### Saved data entries
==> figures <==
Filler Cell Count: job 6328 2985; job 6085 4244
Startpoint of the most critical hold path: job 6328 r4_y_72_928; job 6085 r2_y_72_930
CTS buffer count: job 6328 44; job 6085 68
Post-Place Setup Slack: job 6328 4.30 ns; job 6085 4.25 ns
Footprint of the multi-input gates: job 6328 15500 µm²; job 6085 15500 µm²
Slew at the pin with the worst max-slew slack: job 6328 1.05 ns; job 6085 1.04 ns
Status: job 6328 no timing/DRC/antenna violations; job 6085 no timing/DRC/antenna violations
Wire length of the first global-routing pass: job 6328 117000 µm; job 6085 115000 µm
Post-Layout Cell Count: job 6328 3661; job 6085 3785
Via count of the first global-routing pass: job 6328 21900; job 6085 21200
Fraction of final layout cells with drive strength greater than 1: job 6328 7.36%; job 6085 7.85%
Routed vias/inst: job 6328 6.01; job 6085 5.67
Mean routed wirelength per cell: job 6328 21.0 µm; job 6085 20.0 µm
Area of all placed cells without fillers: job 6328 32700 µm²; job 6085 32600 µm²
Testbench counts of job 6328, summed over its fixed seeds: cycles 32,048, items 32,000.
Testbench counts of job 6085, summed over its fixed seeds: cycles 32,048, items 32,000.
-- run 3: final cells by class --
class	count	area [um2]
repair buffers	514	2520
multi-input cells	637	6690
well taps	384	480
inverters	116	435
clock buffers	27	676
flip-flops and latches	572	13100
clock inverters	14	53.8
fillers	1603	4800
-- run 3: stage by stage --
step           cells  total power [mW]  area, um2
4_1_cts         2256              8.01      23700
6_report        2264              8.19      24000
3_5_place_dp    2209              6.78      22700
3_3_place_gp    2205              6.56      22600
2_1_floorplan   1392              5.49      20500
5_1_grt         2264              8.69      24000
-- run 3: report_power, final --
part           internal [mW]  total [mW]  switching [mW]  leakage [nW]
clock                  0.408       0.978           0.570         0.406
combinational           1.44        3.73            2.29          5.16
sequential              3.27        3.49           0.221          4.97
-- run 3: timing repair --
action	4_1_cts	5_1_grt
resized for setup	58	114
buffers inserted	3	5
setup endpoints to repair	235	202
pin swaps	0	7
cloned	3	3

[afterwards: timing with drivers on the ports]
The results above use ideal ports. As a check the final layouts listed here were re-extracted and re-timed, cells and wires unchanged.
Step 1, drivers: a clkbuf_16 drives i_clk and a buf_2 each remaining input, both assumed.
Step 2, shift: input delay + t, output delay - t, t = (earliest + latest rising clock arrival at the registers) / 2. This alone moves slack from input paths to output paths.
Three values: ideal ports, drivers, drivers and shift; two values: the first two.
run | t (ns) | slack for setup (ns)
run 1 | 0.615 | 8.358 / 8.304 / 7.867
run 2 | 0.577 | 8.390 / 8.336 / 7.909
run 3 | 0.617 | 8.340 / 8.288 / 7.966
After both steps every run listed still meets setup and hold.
From an optimization exercise on the open Yosys and OpenROAD flow, aimed at small area, a short achievable clock period and few clock cycles per item; shortcuts taken in it are not production practice.
In this exercise RTL edits were held to simulation tests only and were not proved equivalent to the original.
Power and IR drop assume default switching activity.

==> flow/design.v <==
`timescale 1ns/1ps
module mulDivHazardUnit (
	input logic clock,
	input logic rst,
	input logic ctrlMult,
	input logic ctrlDiv,
	input logic [31:0] operandA,
	input logic [31:0] operandB,
	input logic [4:0] rdIn,
	input logic [4:0] rs1,
	input logic [4:0] rs2,
	input logic [4:0] rd,
	output logic [31:0] result,
	output logic exception,
	output logic resultRdy,
	output logic stall
);
	function automatic logic [4:0] thermLen(logic [31:0] m);
		logic [32:0] t;
		t = {1'b0, m};
		for (int k = 0; k < 5; k++) begin
			thermLen[k] = 1'b0;
			for (int j = 1; (j << k) < 32; j += 2) begin
				thermLen[k] = thermLen[k] | (t[(j << k) - 1] & ~t[((j + 1) << k) - 1]);
			end
		end
	endfunction
	function automatic logic [2:0] booth(logic b1, logic b0, logic bm);
		booth[0] = b0 ^ bm;
		booth[1] = (b1 & ~b0 & ~bm) | (~b1 & b0 & bm);
		booth[2] = b1 & ~(b0 & bm);
	endfunction
	function automatic logic [38:0] addSk(logic [38:0] a, logic [38:0] b);
		logic [38:0] g;
		logic [38:0] p;
		logic [38:0] gg;
		logic [38:0] pp;
		g = a & b;
		p = a ^ b;
		gg = g;
		pp = p;
		for (int k = 1; k < 39; k <<= 1) begin
			for (int i = 0; i < 39; i++) begin
				if ((i & k) != 0) begin
					gg[i] = gg[i] | (pp[i] & gg[(i & ~(k - 1)) - 1]);
					pp[i] = pp[i] & pp[(i & ~(k - 1)) - 1];
				end
			end
		end
		addSk = p ^ {gg[37:0], 1'b0};
	endfunction
	logic busy;
	logic hazEn;
	logic [4:0] dest;
	logic phMul;
	logic phShift;
	logic phDiv;
	logic phFin;
	logic mulRes;
	logic zeroRes;
	logic [4:0] cnt;
	logic inv;
	logic divSb;
	logic negq;
	logic saR;
	logic ovf;
	logic sOvf;
	logic excReg;
	logic [37:0] R;
	logic [33:0] S;
	logic [31:0] Q;
	logic req;
	logic sa;
	logic sb;
	logic [31:0] magA;
	logic [31:0] magB;
	logic [31:0] maskA;
	logic [31:0] maskB;
	logic swap;
	logic dNeg;
	logic bZero;
	logic divTrivial;
	logic [4:0] lenA;
	logic [4:0] lenB;
	logic [6:0] dRaw;
	logic [4:0] lenAr;
	logic [4:0] lenBr;
	logic [4:0] dAmt;
	assign req = ctrlMult | ctrlDiv;
	assign sa = operandA[31];
	assign sb = operandB[31];
	assign magA = operandA ^ {32{sa}};
	assign magB = operandB ^ {32{sb}};
	always_comb begin
		maskA[31] = magA[31];
		maskB[31] = magB[31];
		for (int i = 30; i >= 0; i--) begin
			maskA[i] = maskA[i + 1] | magA[i];
			maskB[i] = maskB[i + 1] | magB[i];
		end
	end
	assign lenA = thermLen(maskA);
	assign lenB = thermLen(maskB);
	logic [7:0] nibA;
	logic [7:0] nibB;
	logic [7:0] nibMaskA;
	always_comb begin
		for (int k = 0; k < 8; k++) begin
			nibA[k] = |magA[4 * k +: 4];
			nibB[k] = |magB[4 * k +: 4];
		end
		nibMaskA[7] = nibA[7];
		for (int k = 6; k >= 0; k--) begin
			nibMaskA[k] = nibMaskA[k + 1] | nibA[k];
		end
	end
	assign swap = |(nibB & ~nibMaskA);
	assign dRaw = {2'b00, lenAr} + {6'b0, saR} - {2'b00, lenBr};
	assign dAmt = dRaw[5] ? 5'd31 : dRaw[4:0];
	assign dNeg = dRaw[6];
	assign bZero = operandB == 32'd0;
	assign divTrivial = bZero;
	logic rBadLoose;
	logic rBadStrict;
	logic selQ;
	logic selS1;
	logic selS2;
	logic selZ1;
	logic selZ2;
	logic fy;
	logic fz;
	logic cz;
	logic nz;
	logic [37:0] sExt;
	logic [37:0] x;
	logic [37:0] y;
	logic [37:0] z;
	logic [37:0] csaS;
	logic [37:0] csaC;
	logic [38:0] sumW;
	logic [37:0] sum;
	assign rBadLoose = ~((R[37:31] == 7'h00) | (R[37:31] == 7'h7f) |
		(R[37:0] == 38'h0080000000));
	assign rBadStrict = ~((R[37:31] == 7'h00) | (R[37:31] == 7'h7f));
	assign sExt = {{4{S[33]}}, S};
	assign x = selQ ? 38'd0 : R;
	assign y = (({6'd0, Q} & {38{selQ}}) | (sExt & {38{selS1}}) |
		({sExt[36:0], 1'b0} & {38{selS2}})) ^ {38{fy}};
	assign z = (({sExt[35:0], 2'b00} & {38{selZ1}}) |
		({sExt[34:0], 3'b000} & {38{selZ2}})) ^ {38{fz}};
	assign csaS = x ^ y ^ z;
	assign csaC = {(x[36:0] & y[36:0]) | (x[36:0] & z[36:0]) | (y[36:0] & z[36:0]), fy};
	assign sumW = addSk({csaS, cz}, {csaC, cz});
	assign nz = selS1 | selS2 | selZ1 | selZ2;
	logic [31:0] qAcc;
	logic lookAcc;
	logic [2:0] dA0;
	logic [2:0] dA1;
	logic [2:0] dM0;
	logic [2:0] dM1;
	logic fyDiv;
	logic [2:0] dAa0;
	logic [2:0] dAa1;
	logic [2:0] dAb0;
	logic [2:0] dAb1;
	assign qAcc = swap ? magA : magB;
	assign lookAcc = swap ? sa : sb;
	assign dAa0 = booth(magA[1], magA[0], sa) ^ {sa, 2'b00};
	assign dAa1 = booth(magA[3], magA[2], magA[1]) ^ {sa, 2'b00};
	assign dAb0 = booth(magB[1], magB[0], sb) ^ {sb, 2'b00};
	assign dAb1 = booth(magB[3], magB[2], magB[1]) ^ {sb, 2'b00};
	assign dA0 = swap ? dAa0 : dAb0;
	assign dA1 = swap ? dAa1 : dAb1;
	assign dM0 = booth(Q[5], Q[4], Q[3]);
	assign dM1 = booth(Q[7], Q[6], Q[5]);
	assign fyDiv = ~sum[37] ^ divSb;
	assign sum = sumW[38:1];
	logic [4:0] shAmt;
	logic [33:0] sShl;
	assign shAmt = phMul ? 5'd4 : dAmt;
	assign sShl = S << shAmt;
	logic mulLast;
	logic done;
	logic ovfNext;
	assign mulLast = Q[31:3] == 29'd0;
	assign done = (phMul & mulLast) | phFin;
	assign ovfNext = ovf | rBadLoose | (sOvf & nz);
	always_ff @(posedge clock) begin
		if (rst) begin
			busy <= 1'b0;
			hazEn <= 1'b0;
			resultRdy <= 1'b0;
			phMul <= 1'b0;
			phShift <= 1'b0;
			phDiv <= 1'b0;
			phFin <= 1'b0;
		end else begin
			resultRdy <= 1'b0;
			if (!busy) begin
				if (req) begin
					busy <= ctrlMult | ~divTrivial;
					hazEn <= (ctrlMult | ~divTrivial) & (rdIn != 5'd0);
					resultRdy <= ~ctrlMult & divTrivial;
					phMul <= ctrlMult;
					phShift <= ~ctrlMult & ~divTrivial;
				end
			end else begin
				if (done) begin
					busy <= 1'b0;
					hazEn <= 1'b0;
					resultRdy <= 1'b1;
					phMul <= 1'b0;
					phFin <= 1'b0;
				end
				if (phShift) begin
					phShift <= 1'b0;
					phDiv <= ~dNeg;
					busy <= ~dNeg;
					hazEn <= hazEn & ~dNeg;
					resultRdy <= dNeg;
				end
				if (phDiv && cnt == 5'd0) begin
					phDiv <= 1'b0;
					phFin <= 1'b1;
				end
			end
		end
	end
	always_ff @(posedge clock) begin
		if (!busy) begin
			dest <= rdIn;
			ovf <= 1'b0;
			sOvf <= 1'b0;
			inv <= swap ? sa : sb;
			saR <= sa;
			divSb <= sb;
			negq <= sa ^ sb;
			lenAr <= lenA;
			lenBr <= lenB;
			mulRes <= ctrlMult;
			zeroRes <= ~ctrlMult & divTrivial;
			excReg <= ~ctrlMult & bZero;
		end else begin
			if (phMul) begin
				ovf <= ovfNext;
				excReg <= ovfNext;
				sOvf <= sOvf | ~((S[33:29] == 5'h00) | (S[33:29] == 5'h1f));
			end
			if (phShift) begin
				cnt <= dAmt;
				zeroRes <= dNeg;
			end
			if (phDiv) begin
				cnt <= cnt - 5'd1;
			end
		end
	end
	always_ff @(posedge clock) begin
		if (!busy) begin
			selQ <= 1'b0;
			selS1 <= ctrlMult & dA0[0];
			selS2 <= ctrlMult & dA0[1];
			selZ1 <= ctrlMult & dA1[0];
			selZ2 <= ctrlMult & dA1[1];
			fy <= ctrlMult & dA0[2];
			fz <= ctrlMult & dA1[2];
			cz <= ctrlMult ? dA1[2] : sa;
		end else if (phMul) begin
			selQ <= 1'b0;
			selS1 <= dM0[0];
			selS2 <= dM0[1];
			selZ1 <= dM1[0];
			selZ2 <= dM1[1];
			fy <= dM0[2] ^ inv;
			fz <= dM1[2] ^ inv;
			cz <= dM1[2] ^ inv;
		end else begin
			selQ <= phDiv & (cnt == 5'd0);
			selS1 <= phShift | (phDiv & (cnt != 5'd0));
			selS2 <= 1'b0;
			selZ1 <= 1'b0;
			selZ2 <= 1'b0;
			fy <= phShift ? ~divSb : ((cnt == 5'd0) ? negq : fyDiv);
			fz <= 1'b0;
			cz <= 1'b0;
		end
	end
	always_ff @(posedge clock) begin
		if (!busy) begin
			S <= (~ctrlMult | swap) ? {{2{sb}}, operandB} : {{2{sa}}, operandA};
			Q <= ctrlMult ? (swap ? magA : magB) : 32'd0;
			R <= ctrlMult ? 38'd0 : {6'd0, magA};
		end else begin
			R <= sum;
			if (phMul) begin
				S <= sShl;
				Q <= {4'h0, Q[31:4]};
			end else begin
				S <= phShift ? sShl : {S[33], S[33:1]};
				Q <= {Q[30:0], phDiv & ~sum[37]};
			end
		end
	end
	assign result = R[31:0] & {32{~zeroRes}};
	assign exception = excReg | (mulRes & rBadStrict);
	assign stall = (busy & req) |
		(hazEn & ((rs1 == dest) | (rs2 == dest) | (rd == dest)));
endmodule
Settings: LEC_CHECK=0, ABC_AREA=1, CAP_MARGIN=20, CORE_MARGIN=2, CORE_UTILIZATION=40, PLACE_DENSITY=0.75, SETUP_SLACK_MARGIN=2.0, SLEW_MARGIN=20; clock period 6.0 ns.
run.sh (not shown) runs the stock make flow with config.mk's settings and CLKGATE_MAP_FILE= SYNTH_SCRIPT=/design/flow/synth_recipe.tcl, a recipe that flattens the netlist after the stock synthesis.
The first run completed without violations.
Testbench counts at the start, summed over its fixed seeds: cycles 3,349, ops 512.
Rerun with:
PLACE_DENSITY = default   (was 0.75)
SETUP_SLACK_MARGIN = 2.5   (was 2.0)
- core utilization goes up by 5.2 points
- wire length goes up by 11%
- global-route usage climbs by 2.4 points
- flip-flop and latch count is unchanged
- clock power is lower by about 8%
- clock skew is higher by 0.0047 ns
- worst setup slack improves by 0.32 ns

[separate check: timing with driven ports]
How much do the figures lean on ideal ports? The routed layouts below were timed once more, with nothing changed but the port constraints. Step 1 assumes that a clkbuf_16 drives the clock port and a buf_2 every other input. Step 2 moves the port delays by t, midway between the first and last clock arrival at a register: inputs arrive t later, outputs are due t later. That takes back most of the time a late clock gives input paths. Slacks: ideal ports / drivers / drivers and shift; pairs: ideal ports / drivers.
| run | shift t [ns] | setup slack, ns | clock arrival spread, ns | cell pins on the clock port's net |
|---|---|---|---|---|
| the first run | 0.491 | 2.039 / 2.039 / 1.654 | 0.011 / 0.011 | 1 |
| the second run | 0.507 | 2.358 / 2.358 / 2.016 | 0.019 / 0.018 | 1 |
After both steps setup and hold are still met in every run listed. For the first run, which loses most, drivers alone change the setup slack by 0.000 ns; drivers and shift together by -0.385 ns.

### PROBLEM TO WORK ON
Check each line of the records above for "class", and copy those that have it.

### SOLUTION FOR THIS TASK
-- run 3: final cells by class --
class	count	area [um2]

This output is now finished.